Same old same old from power trio
The last few minutes of ‘Echo Park’ find Grant Nicholas screaming “Revolution! Revolution!” over spasms of feverish feedback, beating his hair-gel-encased cranium against the walls of resistance Feeder so desperately want to raze. It’s angry, honest and noisily thrilling – but as a footnote to 11 tracks in which Feeder commit themselves to mediocrity with stalker-like tenacity, it’s too little too late. Despite a few valiantly feeble attempts to the contrary, ‘Echo Park’ offers neither revolution, nor revelation.
Feeder would love to move up a rung from bog-standard pop-metal, but they just don’t have a clue how to do it.
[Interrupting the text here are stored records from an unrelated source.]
--- src/rtl/mci_pkg.sv ---
/*
  Shared types for the boot sequencer. The state encoding is 4 bits and
  BOOT_UNKNOWN is reserved for a corrupt state register.
*/

package mci_pkg;

  //////////////////////////////////////////////////
  // Boot sequencer states
  //////////////////////////////////////////////////
  typedef enum logic [3:0] {
    BOOT_IDLE             = 4'h0,
    BOOT_OTP_FC           = 4'h1,
    BOOT_LCC              = 4'h2,
    BOOT_BREAKPOINT_CHECK = 4'h3,
    BOOT_BREAKPOINT       = 4'h4,
    BOOT_MCU              = 4'h5,
    BOOT_WAIT_CPTRA_GO    = 4'h6,
    BOOT_CPTRA            = 4'h7,
    BOOT_WAIT_MCU_RST_REQ = 4'h8,
    BOOT_HALT_MCU         = 4'h9,
    BOOT_WAIT_MCU_HALTED  = 4'ha,
    BOOT_RST_MCU          = 4'hb,
    // Only reached from an unused encoding
    BOOT_UNKNOWN          = 4'hf
  } mci_boot_fsm_state_e;

  //////////////////////////////////////////////////
  // Sizing defaults
  //////////////////////////////////////////////////

  // MCU stays in reset for at least 2**width cycles
  localparam int MIN_MCU_RST_COUNTER_WIDTH_DEF = 4;

endpackage

--- src/rtl/mci_sync_if.sv ---
/*
  Synchronised status levels from the fuse, life-cycle and SoC domains.
  Levels only, there is no handshake on this bundle.
*/

`timescale 1ns/1ps

interface mci_sync_if;

  logic fc_opt_done;
  logic lc_done;
  logic brkpoint;
  logic no_rom_config;

  // Synchroniser bank side
  modport src (
    output fc_opt_done, lc_done, brkpoint, no_rom_config
  );

  // Sequencer side
  modport dst (
    input fc_opt_done, lc_done, brkpoint, no_rom_config
  );

endinterface

--- src/rtl/mci_sync_bank.sv ---
/*
  Two-flop synchronisers for the asynchronous status levels.
  Each input shows up on the interface two clk edges after it changes.
  Inputs must be glitch-free levels held for more than one cycle.
*/

`timescale 1ns/1ps

module mci_sync_bank (
  input  logic   clk,
  input  logic   mci_rst_b,
  input  logic   fc_opt_done_i,
  input  logic   lc_done_i,
  input  logic   brkpoint_i,
  input  logic   no_rom_config_i,
  mci_sync_if.src sync
);

  logic [3:0] async_in;
  logic [3:0] meta_q;
  logic [3:0] sync_q;

  // Bit order is fixed by the unpacking below
  assign async_in = {no_rom_config_i, brkpoint_i, lc_done_i, fc_opt_done_i};

  //////////////////////////////////////////////////
  // Two-stage flop chains
  //////////////////////////////////////////////////
  always_ff @(posedge clk or negedge mci_rst_b) begin
    if (!mci_rst_b) begin
      meta_q <= '0;
      sync_q <= '0;
    end else begin
      meta_q <= async_in;
      sync_q <= meta_q;
    end
  end

  assign sync.fc_opt_done   = sync_q[0];
  assign sync.lc_done       = sync_q[1];
  assign sync.brkpoint      = sync_q[2];
  assign sync.no_rom_config = sync_q[3];

endmodule

--- src/rtl/mci_rst_timer.sv ---
/*
  Minimum MCU reset timer. start_i clears the count and elapsed_o.
  elapsed_o rises one cycle after the count saturates at all ones and
  holds until the next start_i.
*/

`timescale 1ns/1ps

module mci_rst_timer #(
  parameter int MIN_MCU_RST_COUNTER_WIDTH = mci_pkg::MIN_MCU_RST_COUNTER_WIDTH_DEF
) (
  input  logic clk,
  input  logic mci_rst_b,
  input  logic start_i,
  output logic elapsed_o
);

  typedef logic [MIN_MCU_RST_COUNTER_WIDTH-1:0] rst_cnt_t;

  rst_cnt_t rst_cnt_q;

  //////////////////////////////////////////////////
  // Saturating counter
  //////////////////////////////////////////////////
  always_ff @(posedge clk or negedge mci_rst_b) begin
    if (!mci_rst_b) begin
      rst_cnt_q <= '0;
      elapsed_o <= 1'b0;
    end else if (start_i) begin
      rst_cnt_q <= '0;
      elapsed_o <= 1'b0;
    end else if (rst_cnt_q != '1) begin
      rst_cnt_q <= rst_cnt_q + 1'b1;
    end else begin
      // Count is saturated, flag stays set until restarted
      elapsed_o <= 1'b1;
    end
  end

  //////////////////////////////////////////////////
  // Assertions
  //////////////////////////////////////////////////

  // A zero-width counter would give no minimum reset time at all
  initial begin
    assert (MIN_MCU_RST_COUNTER_WIDTH > 0)
      else $fatal(1, "MIN_MCU_RST_COUNTER_WIDTH must be greater than zero");
  end

endmodule

--- src/rtl/mci_halt_ctrl.sv ---
/*
  MCU halt exchange. start_i raises the request, which drops after the
  acknowledge. done_o pulses one cycle after the halt status is seen.
  A start_i that arrives mid-exchange is ignored.
*/

`timescale 1ns/1ps

module mci_halt_ctrl (
  input  logic clk,
  input  logic mci_rst_b,
  input  logic start_i,
  input  logic mcu_cpu_halt_ack_i,
  input  logic mcu_cpu_halt_status_i,
  output logic mcu_cpu_halt_req_o,
  output logic done_o
);

  typedef enum logic [1:0] {
    HALT_IDLE,
    HALT_REQ,
    HALT_WAIT_STATUS
  } halt_state_e;

  halt_state_e halt_state;

  always_ff @(posedge clk or negedge mci_rst_b) begin
    if (!mci_rst_b) begin
      halt_state         <= HALT_IDLE;
      mcu_cpu_halt_req_o <= 1'b0;
      done_o             <= 1'b0;
    end else begin
      done_o <= 1'b0;
      case (halt_state)
        HALT_IDLE: begin
          if (start_i) begin
            halt_state         <= HALT_REQ;
            mcu_cpu_halt_req_o <= 1'b1;
          end
        end
        HALT_REQ: begin
          // Request held until the MCU acknowledges it
          if (mcu_cpu_halt_ack_i) begin
            halt_state         <= HALT_WAIT_STATUS;
            mcu_cpu_halt_req_o <= 1'b0;
          end
        end
        HALT_WAIT_STATUS: begin
          if (mcu_cpu_halt_status_i) begin
            halt_state <= HALT_IDLE;
            done_o     <= 1'b1;
          end
        end
        default: begin
          halt_state         <= HALT_IDLE;
          mcu_cpu_halt_req_o <= 1'b0;
        end
      endcase
    end
  end

  //////////////////////////////////////////////////
  // Assertions
  //////////////////////////////////////////////////
  assert property (@(posedge clk) disable iff (!mci_rst_b)
    !(done_o && mcu_cpu_halt_req_o))
    else $error("halt done reported while halt request still high");

endmodule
The requisite elements are here – producer with cred (Gil Norton, helmsman for the Pixies and Foo Fighters), mastery of the quiet/loud dynamic with a nod toward the futuristic via cunning keyboard use – but there’s a definite shortage of ideas. The same components are rearranged in every song – so there’s a passage in ‘Tell All Your Friends’ that sounds exactly like ‘Buck Rogers’, and lyrical motifs re-emerge with such slow-witted obstinacy you wonder if Grant doesn’t suffer from severe short-term memory loss. In ‘…Friends’ he pleads, “Don’t come around pulling me down”. In ‘Satellite News’ he vows, “You will never keep me down”. In ‘Bug’, “You can’t hold me down”. In ‘Piece By Piece’, “It’s pulling me down”. Then, in a fit of inspiration during ‘Seven Days In The Sun’, “It’s pulling me underground”. It’s like dining at a smorgasbord offering a variety of dishes all made from potatoes. No matter what you do to that potato, it’s still a potato.
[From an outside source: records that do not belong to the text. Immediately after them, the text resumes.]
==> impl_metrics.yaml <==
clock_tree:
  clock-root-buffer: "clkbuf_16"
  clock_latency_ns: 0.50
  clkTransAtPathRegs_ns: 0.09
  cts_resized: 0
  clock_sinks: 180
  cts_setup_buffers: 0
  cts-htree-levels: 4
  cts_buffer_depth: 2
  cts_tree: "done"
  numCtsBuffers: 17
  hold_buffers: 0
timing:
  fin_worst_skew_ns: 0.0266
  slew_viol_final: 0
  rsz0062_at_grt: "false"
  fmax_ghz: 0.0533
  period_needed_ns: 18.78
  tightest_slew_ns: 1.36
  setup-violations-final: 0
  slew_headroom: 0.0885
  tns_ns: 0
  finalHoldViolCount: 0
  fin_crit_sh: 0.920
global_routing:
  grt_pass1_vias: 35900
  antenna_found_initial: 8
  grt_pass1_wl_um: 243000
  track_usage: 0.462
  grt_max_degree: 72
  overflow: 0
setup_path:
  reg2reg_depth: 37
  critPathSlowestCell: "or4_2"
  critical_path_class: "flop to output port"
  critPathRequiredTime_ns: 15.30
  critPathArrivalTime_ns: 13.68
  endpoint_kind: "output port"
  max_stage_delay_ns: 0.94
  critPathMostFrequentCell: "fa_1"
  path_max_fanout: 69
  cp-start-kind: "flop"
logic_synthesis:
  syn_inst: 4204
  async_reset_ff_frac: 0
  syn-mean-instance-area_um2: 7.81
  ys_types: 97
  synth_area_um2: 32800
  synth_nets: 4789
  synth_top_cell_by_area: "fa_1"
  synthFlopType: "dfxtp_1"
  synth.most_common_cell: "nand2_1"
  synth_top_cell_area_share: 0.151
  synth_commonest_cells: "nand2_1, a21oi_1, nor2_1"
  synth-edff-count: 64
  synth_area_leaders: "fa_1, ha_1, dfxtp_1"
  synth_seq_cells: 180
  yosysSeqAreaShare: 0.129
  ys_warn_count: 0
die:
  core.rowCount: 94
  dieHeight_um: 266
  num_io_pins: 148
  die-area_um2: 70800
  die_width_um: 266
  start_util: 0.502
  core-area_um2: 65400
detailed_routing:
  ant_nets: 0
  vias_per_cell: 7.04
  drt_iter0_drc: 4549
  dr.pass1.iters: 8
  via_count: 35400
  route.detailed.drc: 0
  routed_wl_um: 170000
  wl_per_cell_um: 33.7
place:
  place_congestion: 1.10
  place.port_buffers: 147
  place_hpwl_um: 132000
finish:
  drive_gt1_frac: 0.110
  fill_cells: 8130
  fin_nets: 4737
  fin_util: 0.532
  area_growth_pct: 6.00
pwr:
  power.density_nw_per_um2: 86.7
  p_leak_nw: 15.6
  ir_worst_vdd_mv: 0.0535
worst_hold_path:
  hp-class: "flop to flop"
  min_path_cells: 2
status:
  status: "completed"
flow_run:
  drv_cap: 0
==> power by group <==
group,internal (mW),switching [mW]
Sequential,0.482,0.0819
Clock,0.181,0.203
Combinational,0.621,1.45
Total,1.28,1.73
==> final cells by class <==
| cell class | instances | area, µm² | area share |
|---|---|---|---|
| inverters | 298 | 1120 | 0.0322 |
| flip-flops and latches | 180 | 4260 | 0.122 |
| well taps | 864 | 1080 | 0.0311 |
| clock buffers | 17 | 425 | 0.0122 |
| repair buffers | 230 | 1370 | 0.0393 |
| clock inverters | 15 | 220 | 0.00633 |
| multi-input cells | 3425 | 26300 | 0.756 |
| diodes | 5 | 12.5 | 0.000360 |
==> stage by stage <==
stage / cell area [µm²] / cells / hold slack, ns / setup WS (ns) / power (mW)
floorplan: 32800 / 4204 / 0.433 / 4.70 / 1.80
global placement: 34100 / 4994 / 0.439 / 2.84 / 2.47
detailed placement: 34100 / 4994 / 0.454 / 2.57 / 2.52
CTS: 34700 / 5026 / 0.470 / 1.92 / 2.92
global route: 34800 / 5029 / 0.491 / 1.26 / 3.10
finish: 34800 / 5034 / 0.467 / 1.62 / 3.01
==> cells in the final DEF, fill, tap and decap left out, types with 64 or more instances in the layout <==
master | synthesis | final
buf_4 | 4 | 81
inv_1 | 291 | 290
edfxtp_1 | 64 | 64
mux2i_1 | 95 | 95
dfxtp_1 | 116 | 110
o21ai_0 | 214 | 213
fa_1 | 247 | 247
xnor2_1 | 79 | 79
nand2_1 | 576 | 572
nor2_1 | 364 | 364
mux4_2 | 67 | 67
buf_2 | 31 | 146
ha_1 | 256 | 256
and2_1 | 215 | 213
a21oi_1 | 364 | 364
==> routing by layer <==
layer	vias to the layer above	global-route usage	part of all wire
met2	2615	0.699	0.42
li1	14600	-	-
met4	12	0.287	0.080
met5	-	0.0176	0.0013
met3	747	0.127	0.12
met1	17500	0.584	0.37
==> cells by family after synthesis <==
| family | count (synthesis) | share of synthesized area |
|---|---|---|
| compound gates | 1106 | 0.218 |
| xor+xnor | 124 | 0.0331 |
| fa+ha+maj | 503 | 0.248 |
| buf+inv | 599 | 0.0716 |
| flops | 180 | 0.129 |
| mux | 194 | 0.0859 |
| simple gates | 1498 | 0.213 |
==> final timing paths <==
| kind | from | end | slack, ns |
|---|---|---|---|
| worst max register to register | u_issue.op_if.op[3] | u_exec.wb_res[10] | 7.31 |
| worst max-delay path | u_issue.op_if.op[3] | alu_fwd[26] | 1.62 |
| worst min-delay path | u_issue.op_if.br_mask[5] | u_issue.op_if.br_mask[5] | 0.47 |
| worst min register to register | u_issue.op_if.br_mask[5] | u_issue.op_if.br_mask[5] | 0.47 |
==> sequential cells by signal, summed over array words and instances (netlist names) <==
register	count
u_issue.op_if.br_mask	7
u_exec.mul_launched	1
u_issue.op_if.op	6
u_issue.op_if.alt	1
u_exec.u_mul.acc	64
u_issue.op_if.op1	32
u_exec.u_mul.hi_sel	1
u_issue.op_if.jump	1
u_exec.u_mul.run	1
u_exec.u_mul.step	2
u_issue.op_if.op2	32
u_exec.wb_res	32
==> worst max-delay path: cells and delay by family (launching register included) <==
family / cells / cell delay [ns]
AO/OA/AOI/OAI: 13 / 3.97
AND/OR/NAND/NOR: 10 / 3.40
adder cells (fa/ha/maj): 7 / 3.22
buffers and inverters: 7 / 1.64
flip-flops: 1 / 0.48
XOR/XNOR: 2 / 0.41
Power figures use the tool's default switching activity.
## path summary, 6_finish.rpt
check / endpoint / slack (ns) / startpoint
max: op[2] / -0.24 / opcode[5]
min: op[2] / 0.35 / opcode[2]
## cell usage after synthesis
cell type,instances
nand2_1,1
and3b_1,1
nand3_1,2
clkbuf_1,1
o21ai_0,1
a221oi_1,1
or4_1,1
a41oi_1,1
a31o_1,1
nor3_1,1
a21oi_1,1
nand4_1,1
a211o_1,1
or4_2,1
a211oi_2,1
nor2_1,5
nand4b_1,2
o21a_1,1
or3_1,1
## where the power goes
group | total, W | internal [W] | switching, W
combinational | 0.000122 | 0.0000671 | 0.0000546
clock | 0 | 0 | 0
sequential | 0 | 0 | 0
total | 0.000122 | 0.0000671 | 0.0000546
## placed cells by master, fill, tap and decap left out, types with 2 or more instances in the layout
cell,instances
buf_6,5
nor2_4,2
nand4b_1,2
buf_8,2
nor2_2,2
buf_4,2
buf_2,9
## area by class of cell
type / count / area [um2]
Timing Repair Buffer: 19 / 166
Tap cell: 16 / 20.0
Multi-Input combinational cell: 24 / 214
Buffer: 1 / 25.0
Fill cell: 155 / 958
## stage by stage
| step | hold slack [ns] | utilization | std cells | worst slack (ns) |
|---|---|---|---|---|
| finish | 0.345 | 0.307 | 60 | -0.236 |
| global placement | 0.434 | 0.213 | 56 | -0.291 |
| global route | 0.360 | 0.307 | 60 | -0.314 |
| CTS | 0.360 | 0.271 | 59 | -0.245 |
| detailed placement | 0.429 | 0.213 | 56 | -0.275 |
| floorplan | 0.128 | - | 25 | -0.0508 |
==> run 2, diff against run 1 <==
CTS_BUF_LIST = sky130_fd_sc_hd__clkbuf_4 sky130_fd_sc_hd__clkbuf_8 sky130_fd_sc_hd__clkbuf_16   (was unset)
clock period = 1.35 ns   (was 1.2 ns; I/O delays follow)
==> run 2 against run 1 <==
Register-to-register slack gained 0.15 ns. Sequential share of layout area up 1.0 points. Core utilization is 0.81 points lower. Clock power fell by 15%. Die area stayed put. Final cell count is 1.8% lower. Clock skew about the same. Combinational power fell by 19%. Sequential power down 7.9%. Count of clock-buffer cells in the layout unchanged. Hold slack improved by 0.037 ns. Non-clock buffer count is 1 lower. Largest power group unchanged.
## config.mk

```make
export PLATFORM = sky130hd
export DESIGN_NAME = me_top
export DESIGN_NICKNAME = d
export VERILOG_FILES = /design/src/source/me_pkg.sv /design/src/source/me_ctrl.sv /design/src/source/me_min_sad.sv /design/src/source/me_pe_array.sv /design/src/source/me_top.sv
export SDC_FILE = /design/constraint.sdc
export NUM_CORES = 1
export LEC_CHECK = 0
export BUFFER_PORTS_ARGS = -buffer_cell sky130_fd_sc_hd__buf_2
export CAP_MARGIN = 40
export CORE_MARGIN = 4
export CORE_UTILIZATION = 50
export CTS_BUF_LIST = sky130_fd_sc_hd__clkbuf_8
export DETAILED_ROUTE_END_ITERATION = 12
export PLACE_DENSITY = 0.8
export RECOVER_POWER = 100
export SYNTH_ARGS = -nofsm -noshare
export SYNTH_HDL_FRONTEND = slang
export SYNTH_HIERARCHICAL = 1
export SYNTH_SLANG_ARGS = --single-unit
```

## constraint.sdc

```tcl
create_clock -name clk_i -period 21.6 [get_ports clk_i]
set_clock_uncertainty 0.1 [all_clocks]
set_input_delay 1.08 -clock clk_i [delete_from_list [all_inputs] [get_ports clk_i]]
set_output_delay 1.08 -clock clk_i [all_outputs]
set_load 0.05 [all_outputs]
```
--- config.mk ---
export PLATFORM = sky130hd
export DESIGN_NAME = muldiv_unit
export DESIGN_NICKNAME = d
export VERILOG_FILES = /design/src/hw/muldiv_pkg.sv /design/src/hw/muldiv_ctrl.sv /design/src/hw/muldiv_cycle_counter.sv /design/src/hw/mul_array.sv /design/src/hw/div_iter.sv /design/src/hw/hilo_acc.sv /design/src/hw/muldiv_unit.sv
export SDC_FILE = /design/constraint.sdc
export NUM_CORES = 2
export LEC_CHECK = 0
export BUFFER_PORTS_ARGS = -buffer_cell sky130_fd_sc_hd__buf_2
export CORE_UTILIZATION = 55
export DETAILED_ROUTE_END_ITERATION = 16
export PLACE_DENSITY = 0.83
export SYNTH_ARGS = -nofsm -noshare
export SYNTH_HDL_FRONTEND = slang
export SYNTH_HIERARCHICAL = 1
export SYNTH_SLANG_ARGS = --single-unit
--- constraint.sdc ---
create_clock -name clk -period 7.57 [get_ports clk]
set_input_delay 1.514 -clock clk [delete_from_list [all_inputs] [get_ports clk]]
set_output_delay 1.514 -clock clk [all_outputs]
set_load 0.02 [all_outputs]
Heard in isolation, there isn’t a single bad song on the album. ‘Buck Rogers’ would be kind of exciting if you were able to ignore the lyrics, and token ballad ‘Piece By Piece’ is undeniably pleasant, in an ‘Ordinary World’ sort of way. Problem is, there isn’t a single great song, either. Feeder have perfected the mechanics needed to spark moshpit mayhem (although anyone who’s seen people trying to mosh to Elliott Smith knows that all that’s needed is moderate syncopation and the presence of guitars), and admittedly, they are a much more valid proposition live – but where they’ve mastered the form, they’ve neglected the substance, leaving a vacancy where their heart should be.
Perhaps the biggest problem is that although Feeder are ambitious, they simply aren’t ambitious [I]enough[/I]. They could try a little harder, experiment with some extremes (dispense with pop niceties and go whole-hog metal), or have the courage to say something smart, meaningful, even cruel. In ‘Turn’, Nicholas admits “I don’t want to be a hero/But I don’t want to be a zero”. It’s far worse being somewhere in-between.